[Stored data entries]

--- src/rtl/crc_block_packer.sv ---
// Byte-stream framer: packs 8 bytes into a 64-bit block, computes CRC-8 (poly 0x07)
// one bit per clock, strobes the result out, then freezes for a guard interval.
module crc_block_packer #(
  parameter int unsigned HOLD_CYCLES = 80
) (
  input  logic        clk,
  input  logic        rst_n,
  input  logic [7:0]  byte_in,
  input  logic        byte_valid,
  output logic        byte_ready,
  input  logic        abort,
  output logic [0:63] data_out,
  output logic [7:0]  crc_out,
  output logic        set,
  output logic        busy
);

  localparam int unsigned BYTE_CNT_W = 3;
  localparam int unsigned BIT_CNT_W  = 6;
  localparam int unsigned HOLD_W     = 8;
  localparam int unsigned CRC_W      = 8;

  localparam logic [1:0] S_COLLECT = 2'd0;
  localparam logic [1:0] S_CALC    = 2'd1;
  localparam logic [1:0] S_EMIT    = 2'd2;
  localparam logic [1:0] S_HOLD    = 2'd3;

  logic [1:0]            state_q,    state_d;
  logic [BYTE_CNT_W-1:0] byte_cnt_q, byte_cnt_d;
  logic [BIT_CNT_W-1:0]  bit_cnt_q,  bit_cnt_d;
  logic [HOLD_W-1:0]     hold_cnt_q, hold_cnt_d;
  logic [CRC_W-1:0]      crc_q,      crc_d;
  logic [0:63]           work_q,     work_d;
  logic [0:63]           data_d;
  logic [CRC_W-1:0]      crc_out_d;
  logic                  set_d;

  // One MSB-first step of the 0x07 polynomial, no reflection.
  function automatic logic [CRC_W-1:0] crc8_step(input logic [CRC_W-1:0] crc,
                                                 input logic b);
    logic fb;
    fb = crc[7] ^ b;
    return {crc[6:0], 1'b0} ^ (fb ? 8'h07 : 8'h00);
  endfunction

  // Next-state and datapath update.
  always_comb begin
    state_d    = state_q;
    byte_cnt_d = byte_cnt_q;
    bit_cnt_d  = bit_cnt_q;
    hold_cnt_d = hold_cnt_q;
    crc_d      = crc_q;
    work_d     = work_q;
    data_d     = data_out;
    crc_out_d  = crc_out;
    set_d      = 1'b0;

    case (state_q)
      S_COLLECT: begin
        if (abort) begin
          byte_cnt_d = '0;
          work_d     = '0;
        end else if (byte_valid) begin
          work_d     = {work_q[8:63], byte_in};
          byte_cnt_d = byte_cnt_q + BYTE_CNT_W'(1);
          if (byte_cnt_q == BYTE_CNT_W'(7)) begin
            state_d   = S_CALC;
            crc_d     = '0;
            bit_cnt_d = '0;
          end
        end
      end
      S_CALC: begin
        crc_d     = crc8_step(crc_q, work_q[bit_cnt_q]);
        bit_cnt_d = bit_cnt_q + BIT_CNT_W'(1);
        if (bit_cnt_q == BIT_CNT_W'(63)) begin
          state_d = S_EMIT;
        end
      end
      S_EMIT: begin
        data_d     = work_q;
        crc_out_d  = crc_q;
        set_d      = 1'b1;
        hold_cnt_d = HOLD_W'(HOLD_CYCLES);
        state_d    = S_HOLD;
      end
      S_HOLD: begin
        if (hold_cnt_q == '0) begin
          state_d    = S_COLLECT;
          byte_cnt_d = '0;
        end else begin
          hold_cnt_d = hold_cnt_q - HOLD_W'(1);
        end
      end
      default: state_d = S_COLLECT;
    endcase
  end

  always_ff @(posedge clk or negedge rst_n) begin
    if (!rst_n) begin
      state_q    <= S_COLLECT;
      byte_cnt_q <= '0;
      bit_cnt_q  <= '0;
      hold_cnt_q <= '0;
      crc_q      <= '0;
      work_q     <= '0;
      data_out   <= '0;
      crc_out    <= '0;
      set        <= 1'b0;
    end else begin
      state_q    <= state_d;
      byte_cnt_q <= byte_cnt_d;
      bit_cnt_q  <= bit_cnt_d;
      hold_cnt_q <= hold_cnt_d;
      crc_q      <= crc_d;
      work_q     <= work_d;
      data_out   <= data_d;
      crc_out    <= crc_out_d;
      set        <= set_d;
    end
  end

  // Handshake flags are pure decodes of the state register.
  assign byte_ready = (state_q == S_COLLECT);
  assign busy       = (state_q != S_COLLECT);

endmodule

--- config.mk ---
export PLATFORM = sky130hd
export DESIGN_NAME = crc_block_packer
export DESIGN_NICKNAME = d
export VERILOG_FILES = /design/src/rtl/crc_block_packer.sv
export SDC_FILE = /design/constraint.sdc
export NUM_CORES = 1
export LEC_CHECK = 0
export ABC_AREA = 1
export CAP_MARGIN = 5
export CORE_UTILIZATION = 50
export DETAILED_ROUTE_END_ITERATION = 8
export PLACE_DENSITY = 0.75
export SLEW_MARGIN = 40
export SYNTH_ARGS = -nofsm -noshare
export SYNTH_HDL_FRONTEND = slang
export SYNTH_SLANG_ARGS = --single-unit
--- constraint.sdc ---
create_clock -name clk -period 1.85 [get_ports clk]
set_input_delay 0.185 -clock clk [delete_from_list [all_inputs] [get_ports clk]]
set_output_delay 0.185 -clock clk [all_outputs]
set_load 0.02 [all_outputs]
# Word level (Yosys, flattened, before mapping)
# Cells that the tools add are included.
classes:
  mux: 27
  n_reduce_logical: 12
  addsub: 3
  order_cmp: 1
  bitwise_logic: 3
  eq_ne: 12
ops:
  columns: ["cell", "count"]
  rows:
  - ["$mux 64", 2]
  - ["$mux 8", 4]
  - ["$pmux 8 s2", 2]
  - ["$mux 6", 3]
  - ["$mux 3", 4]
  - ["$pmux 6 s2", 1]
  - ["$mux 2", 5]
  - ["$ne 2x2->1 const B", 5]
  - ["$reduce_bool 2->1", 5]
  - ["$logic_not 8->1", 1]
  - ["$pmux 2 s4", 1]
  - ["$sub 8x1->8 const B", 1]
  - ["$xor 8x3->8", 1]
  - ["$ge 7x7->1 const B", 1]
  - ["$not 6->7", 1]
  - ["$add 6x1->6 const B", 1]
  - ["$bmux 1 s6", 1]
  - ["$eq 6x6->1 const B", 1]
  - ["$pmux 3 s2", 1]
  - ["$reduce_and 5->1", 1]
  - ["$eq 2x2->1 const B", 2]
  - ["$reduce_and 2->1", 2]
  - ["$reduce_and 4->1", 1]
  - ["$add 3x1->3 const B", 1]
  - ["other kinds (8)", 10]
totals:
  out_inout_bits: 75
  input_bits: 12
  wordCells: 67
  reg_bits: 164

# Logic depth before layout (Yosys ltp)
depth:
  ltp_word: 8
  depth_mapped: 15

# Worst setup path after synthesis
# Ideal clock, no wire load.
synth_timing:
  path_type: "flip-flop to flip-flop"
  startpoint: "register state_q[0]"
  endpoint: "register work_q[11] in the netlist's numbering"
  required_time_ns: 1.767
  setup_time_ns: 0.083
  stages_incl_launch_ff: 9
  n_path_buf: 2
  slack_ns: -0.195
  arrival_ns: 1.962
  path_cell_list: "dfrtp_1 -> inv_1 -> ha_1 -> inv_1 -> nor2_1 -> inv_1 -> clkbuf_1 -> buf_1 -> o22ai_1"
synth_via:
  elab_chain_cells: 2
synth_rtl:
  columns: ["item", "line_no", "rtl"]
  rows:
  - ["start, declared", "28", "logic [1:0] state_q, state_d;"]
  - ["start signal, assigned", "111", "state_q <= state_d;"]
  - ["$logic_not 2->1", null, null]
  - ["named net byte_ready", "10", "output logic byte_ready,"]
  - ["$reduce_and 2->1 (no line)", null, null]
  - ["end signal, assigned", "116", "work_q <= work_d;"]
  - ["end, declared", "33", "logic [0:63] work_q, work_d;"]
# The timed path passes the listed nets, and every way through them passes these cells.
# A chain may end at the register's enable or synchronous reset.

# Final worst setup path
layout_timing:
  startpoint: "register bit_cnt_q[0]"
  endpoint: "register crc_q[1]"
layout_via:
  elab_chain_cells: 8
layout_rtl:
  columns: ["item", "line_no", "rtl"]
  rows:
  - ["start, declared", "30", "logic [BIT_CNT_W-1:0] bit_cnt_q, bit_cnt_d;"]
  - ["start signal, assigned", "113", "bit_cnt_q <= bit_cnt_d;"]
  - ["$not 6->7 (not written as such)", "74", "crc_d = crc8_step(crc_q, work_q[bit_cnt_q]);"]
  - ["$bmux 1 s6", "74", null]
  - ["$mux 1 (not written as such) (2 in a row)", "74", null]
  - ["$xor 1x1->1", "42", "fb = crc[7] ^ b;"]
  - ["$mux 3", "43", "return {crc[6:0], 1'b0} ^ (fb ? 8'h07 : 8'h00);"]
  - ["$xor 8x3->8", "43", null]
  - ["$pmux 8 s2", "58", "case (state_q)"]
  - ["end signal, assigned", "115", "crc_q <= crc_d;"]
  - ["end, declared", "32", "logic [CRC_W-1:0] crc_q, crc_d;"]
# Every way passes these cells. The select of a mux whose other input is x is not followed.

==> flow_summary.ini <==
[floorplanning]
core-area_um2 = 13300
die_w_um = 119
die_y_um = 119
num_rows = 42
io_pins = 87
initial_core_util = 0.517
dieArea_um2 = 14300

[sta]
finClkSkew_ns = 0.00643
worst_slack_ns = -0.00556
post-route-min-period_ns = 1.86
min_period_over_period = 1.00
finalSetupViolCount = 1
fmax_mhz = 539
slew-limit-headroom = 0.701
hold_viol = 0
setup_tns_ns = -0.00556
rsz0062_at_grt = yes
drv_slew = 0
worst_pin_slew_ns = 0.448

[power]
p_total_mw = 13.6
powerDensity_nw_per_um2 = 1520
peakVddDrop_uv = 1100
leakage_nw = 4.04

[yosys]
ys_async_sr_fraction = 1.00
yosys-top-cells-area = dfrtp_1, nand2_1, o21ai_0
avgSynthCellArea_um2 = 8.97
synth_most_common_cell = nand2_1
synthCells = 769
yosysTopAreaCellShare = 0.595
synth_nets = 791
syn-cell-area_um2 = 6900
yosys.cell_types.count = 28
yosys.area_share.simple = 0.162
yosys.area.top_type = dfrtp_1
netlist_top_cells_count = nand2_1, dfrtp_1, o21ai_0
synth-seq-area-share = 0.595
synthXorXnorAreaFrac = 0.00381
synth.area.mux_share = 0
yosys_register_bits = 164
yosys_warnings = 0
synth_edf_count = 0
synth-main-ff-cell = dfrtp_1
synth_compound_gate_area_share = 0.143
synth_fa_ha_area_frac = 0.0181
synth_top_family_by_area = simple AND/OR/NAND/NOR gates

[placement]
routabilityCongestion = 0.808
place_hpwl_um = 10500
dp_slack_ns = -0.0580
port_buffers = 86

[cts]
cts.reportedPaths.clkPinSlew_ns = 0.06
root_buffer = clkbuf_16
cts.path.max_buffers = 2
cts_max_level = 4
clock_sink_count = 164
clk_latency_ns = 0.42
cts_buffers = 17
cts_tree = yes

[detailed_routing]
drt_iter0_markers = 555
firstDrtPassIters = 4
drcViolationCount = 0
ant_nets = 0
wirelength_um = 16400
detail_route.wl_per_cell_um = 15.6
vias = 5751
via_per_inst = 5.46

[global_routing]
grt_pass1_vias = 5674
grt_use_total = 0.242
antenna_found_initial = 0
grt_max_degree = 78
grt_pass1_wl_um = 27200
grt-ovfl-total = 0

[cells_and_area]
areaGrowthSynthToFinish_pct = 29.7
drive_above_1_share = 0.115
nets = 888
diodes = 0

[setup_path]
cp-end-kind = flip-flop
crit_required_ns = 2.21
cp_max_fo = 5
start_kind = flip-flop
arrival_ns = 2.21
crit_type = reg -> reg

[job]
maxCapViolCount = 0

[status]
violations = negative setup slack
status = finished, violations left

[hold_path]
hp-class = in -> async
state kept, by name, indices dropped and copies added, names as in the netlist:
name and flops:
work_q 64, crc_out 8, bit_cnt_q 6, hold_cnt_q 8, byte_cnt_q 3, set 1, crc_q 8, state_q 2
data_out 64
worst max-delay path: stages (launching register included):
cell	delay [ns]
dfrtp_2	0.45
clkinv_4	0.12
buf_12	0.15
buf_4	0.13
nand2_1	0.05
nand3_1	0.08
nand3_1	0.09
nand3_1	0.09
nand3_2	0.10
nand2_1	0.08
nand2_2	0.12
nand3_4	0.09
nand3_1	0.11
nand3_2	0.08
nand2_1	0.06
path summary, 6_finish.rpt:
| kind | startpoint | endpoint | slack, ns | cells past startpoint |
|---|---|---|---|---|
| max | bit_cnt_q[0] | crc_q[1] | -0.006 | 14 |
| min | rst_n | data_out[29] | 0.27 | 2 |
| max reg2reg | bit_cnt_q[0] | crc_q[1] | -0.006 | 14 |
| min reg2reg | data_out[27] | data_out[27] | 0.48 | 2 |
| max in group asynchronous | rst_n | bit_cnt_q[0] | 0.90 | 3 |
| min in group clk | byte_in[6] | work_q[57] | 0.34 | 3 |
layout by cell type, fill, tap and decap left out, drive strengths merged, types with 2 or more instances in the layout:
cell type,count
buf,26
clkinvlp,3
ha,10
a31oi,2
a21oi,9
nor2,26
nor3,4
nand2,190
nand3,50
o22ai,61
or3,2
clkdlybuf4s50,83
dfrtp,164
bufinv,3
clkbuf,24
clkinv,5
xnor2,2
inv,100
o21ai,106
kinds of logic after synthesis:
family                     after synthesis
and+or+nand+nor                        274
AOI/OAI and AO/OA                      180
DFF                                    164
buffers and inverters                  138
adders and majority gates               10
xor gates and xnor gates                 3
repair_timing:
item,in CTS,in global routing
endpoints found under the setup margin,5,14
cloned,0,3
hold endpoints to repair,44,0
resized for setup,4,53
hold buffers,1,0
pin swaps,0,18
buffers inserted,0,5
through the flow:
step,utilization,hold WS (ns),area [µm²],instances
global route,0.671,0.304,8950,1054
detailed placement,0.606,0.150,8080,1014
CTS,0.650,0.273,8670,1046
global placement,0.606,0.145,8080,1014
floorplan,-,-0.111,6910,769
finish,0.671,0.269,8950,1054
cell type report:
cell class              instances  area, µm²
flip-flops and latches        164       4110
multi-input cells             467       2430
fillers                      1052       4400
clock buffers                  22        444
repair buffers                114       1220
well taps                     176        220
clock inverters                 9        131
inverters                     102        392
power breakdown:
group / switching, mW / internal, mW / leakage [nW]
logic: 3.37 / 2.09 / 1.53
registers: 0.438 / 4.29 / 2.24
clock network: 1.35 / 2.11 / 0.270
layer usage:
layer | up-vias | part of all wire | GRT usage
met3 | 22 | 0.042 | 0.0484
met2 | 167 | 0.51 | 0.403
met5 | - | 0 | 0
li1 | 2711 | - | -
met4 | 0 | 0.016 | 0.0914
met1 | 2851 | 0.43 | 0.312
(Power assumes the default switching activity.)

» **Your task**:
Find all lines holding the word "constraint" in the records above and copy them.

» **Output for this task**:
export SDC_FILE = /design/constraint.sdc
--- constraint.sdc ---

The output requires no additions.